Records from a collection
*-*-*

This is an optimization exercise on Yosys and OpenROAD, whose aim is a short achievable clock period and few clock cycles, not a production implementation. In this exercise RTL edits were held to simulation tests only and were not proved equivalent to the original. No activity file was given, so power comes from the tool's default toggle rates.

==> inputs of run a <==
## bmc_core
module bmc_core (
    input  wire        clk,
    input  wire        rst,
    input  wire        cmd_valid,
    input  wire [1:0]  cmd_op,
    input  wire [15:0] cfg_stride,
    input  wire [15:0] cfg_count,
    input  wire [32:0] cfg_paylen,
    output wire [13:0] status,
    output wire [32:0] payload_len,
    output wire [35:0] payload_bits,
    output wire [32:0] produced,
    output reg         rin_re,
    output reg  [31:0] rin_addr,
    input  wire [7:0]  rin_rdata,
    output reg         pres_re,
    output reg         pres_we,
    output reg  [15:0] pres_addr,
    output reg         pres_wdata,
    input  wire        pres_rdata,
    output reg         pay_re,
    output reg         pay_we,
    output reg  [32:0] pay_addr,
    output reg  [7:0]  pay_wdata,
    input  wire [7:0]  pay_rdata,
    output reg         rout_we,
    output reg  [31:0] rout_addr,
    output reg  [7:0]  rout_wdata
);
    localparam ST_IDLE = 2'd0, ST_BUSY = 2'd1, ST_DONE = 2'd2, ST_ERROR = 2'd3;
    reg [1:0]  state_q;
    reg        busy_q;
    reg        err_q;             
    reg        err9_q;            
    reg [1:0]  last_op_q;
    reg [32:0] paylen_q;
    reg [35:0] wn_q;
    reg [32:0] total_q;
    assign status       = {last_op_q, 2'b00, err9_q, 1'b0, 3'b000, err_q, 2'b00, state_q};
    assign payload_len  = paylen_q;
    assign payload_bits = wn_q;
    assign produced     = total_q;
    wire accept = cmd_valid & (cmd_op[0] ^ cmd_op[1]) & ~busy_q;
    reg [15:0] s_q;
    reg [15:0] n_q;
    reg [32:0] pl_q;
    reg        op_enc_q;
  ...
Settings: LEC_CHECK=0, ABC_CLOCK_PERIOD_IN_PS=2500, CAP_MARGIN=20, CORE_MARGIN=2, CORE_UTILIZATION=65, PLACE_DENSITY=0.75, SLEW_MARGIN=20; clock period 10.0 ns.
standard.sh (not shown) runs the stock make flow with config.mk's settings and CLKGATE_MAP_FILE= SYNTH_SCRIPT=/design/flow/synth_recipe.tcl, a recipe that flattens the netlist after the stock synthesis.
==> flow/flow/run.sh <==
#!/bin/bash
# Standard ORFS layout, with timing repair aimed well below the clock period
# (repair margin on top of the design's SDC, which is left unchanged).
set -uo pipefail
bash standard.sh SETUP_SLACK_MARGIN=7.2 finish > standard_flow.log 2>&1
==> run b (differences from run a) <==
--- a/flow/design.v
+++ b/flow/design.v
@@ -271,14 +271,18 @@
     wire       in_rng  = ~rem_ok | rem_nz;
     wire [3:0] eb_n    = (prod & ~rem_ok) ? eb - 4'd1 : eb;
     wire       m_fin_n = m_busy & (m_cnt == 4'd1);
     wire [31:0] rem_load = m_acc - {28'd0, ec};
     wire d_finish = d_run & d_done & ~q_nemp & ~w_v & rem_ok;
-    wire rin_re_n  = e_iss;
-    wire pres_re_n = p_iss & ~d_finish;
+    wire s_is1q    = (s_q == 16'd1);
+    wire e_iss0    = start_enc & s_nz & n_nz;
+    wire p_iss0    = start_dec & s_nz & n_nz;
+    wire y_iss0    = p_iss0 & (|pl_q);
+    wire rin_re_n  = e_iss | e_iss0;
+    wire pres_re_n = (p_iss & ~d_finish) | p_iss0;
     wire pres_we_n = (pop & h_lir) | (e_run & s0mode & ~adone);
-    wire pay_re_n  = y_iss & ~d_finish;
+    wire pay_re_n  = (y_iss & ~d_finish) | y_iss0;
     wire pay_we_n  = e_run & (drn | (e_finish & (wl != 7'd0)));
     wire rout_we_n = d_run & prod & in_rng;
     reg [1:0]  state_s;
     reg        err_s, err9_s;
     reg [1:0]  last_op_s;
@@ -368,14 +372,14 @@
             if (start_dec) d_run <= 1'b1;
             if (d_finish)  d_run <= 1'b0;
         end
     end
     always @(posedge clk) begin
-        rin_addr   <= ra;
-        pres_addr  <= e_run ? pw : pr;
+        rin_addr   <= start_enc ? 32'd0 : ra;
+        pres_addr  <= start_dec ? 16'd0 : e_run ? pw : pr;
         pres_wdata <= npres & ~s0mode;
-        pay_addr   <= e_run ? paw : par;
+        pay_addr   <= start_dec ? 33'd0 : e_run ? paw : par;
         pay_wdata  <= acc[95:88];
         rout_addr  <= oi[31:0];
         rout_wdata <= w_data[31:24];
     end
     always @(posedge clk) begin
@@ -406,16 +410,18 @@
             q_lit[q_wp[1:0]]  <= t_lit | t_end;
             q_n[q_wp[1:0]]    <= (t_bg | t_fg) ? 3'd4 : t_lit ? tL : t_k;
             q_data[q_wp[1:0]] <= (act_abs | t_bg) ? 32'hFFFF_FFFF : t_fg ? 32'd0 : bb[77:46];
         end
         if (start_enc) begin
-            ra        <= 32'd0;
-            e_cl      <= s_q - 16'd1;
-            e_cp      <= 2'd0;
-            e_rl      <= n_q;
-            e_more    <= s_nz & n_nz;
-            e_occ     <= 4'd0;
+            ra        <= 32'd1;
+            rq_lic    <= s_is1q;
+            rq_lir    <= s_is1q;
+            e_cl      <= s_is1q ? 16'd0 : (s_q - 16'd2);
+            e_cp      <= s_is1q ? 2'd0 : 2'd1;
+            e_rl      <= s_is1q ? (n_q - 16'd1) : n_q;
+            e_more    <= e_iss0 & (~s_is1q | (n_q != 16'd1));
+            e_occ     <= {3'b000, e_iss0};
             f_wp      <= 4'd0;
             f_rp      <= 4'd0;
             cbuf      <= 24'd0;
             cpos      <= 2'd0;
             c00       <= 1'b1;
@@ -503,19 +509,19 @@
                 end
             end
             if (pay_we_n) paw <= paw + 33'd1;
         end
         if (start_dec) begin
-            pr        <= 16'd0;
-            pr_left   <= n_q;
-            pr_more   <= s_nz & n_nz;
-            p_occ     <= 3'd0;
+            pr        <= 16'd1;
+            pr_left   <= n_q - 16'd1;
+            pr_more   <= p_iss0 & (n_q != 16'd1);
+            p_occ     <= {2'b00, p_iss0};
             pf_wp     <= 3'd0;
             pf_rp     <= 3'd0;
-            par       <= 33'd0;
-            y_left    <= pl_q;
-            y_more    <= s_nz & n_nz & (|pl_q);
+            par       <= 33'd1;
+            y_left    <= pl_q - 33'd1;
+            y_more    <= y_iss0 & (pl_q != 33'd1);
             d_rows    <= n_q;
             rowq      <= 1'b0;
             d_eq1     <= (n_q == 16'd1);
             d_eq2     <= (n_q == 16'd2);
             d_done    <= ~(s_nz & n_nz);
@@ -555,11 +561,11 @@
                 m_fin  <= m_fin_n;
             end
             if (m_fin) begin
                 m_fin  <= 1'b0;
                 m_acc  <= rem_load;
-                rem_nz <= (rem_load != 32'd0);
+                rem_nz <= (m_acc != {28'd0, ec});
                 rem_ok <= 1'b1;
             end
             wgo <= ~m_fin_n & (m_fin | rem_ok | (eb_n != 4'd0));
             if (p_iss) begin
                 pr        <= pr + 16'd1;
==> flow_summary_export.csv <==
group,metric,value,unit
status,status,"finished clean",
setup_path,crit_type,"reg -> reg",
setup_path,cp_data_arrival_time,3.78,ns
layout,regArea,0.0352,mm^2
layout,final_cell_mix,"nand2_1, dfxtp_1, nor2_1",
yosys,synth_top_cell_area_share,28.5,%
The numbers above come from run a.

*-*-*

**Aim of the exercise:** In the entries above, one line contains "run b (differences" and another contains "pres_wdata <= npres & ~s0mode;". Reproduce exactly those two lines and the lines between them, nothing else.

**Your solution:**
==> run b (differences from run a) <==
--- a/flow/design.v
+++ b/flow/design.v
@@ -271,14 +271,18 @@
     wire       in_rng  = ~rem_ok | rem_nz;
     wire [3:0] eb_n    = (prod & ~rem_ok) ? eb - 4'd1 : eb;
     wire       m_fin_n = m_busy & (m_cnt == 4'd1);
     wire [31:0] rem_load = m_acc - {28'd0, ec};
     wire d_finish = d_run & d_done & ~q_nemp & ~w_v & rem_ok;
-    wire rin_re_n  = e_iss;
-    wire pres_re_n = p_iss & ~d_finish;
+    wire s_is1q    = (s_q == 16'd1);
+    wire e_iss0    = start_enc & s_nz & n_nz;
+    wire p_iss0    = start_dec & s_nz & n_nz;
+    wire y_iss0    = p_iss0 & (|pl_q);
+    wire rin_re_n  = e_iss | e_iss0;
+    wire pres_re_n = (p_iss & ~d_finish) | p_iss0;
     wire pres_we_n = (pop & h_lir) | (e_run & s0mode & ~adone);
-    wire pay_re_n  = y_iss & ~d_finish;
+    wire pay_re_n  = (y_iss & ~d_finish) | y_iss0;
     wire pay_we_n  = e_run & (drn | (e_finish & (wl != 7'd0)));
     wire rout_we_n = d_run & prod & in_rng;
     reg [1:0]  state_s;
     reg        err_s, err9_s;
     reg [1:0]  last_op_s;
@@ -368,14 +372,14 @@
             if (start_dec) d_run <= 1'b1;
             if (d_finish)  d_run <= 1'b0;
         end
     end
     always @(posedge clk) begin
-        rin_addr   <= ra;
-        pres_addr  <= e_run ? pw : pr;
+        rin_addr   <= start_enc ? 32'd0 : ra;
+        pres_addr  <= start_dec ? 16'd0 : e_run ? pw : pr;
         pres_wdata <= npres & ~s0mode;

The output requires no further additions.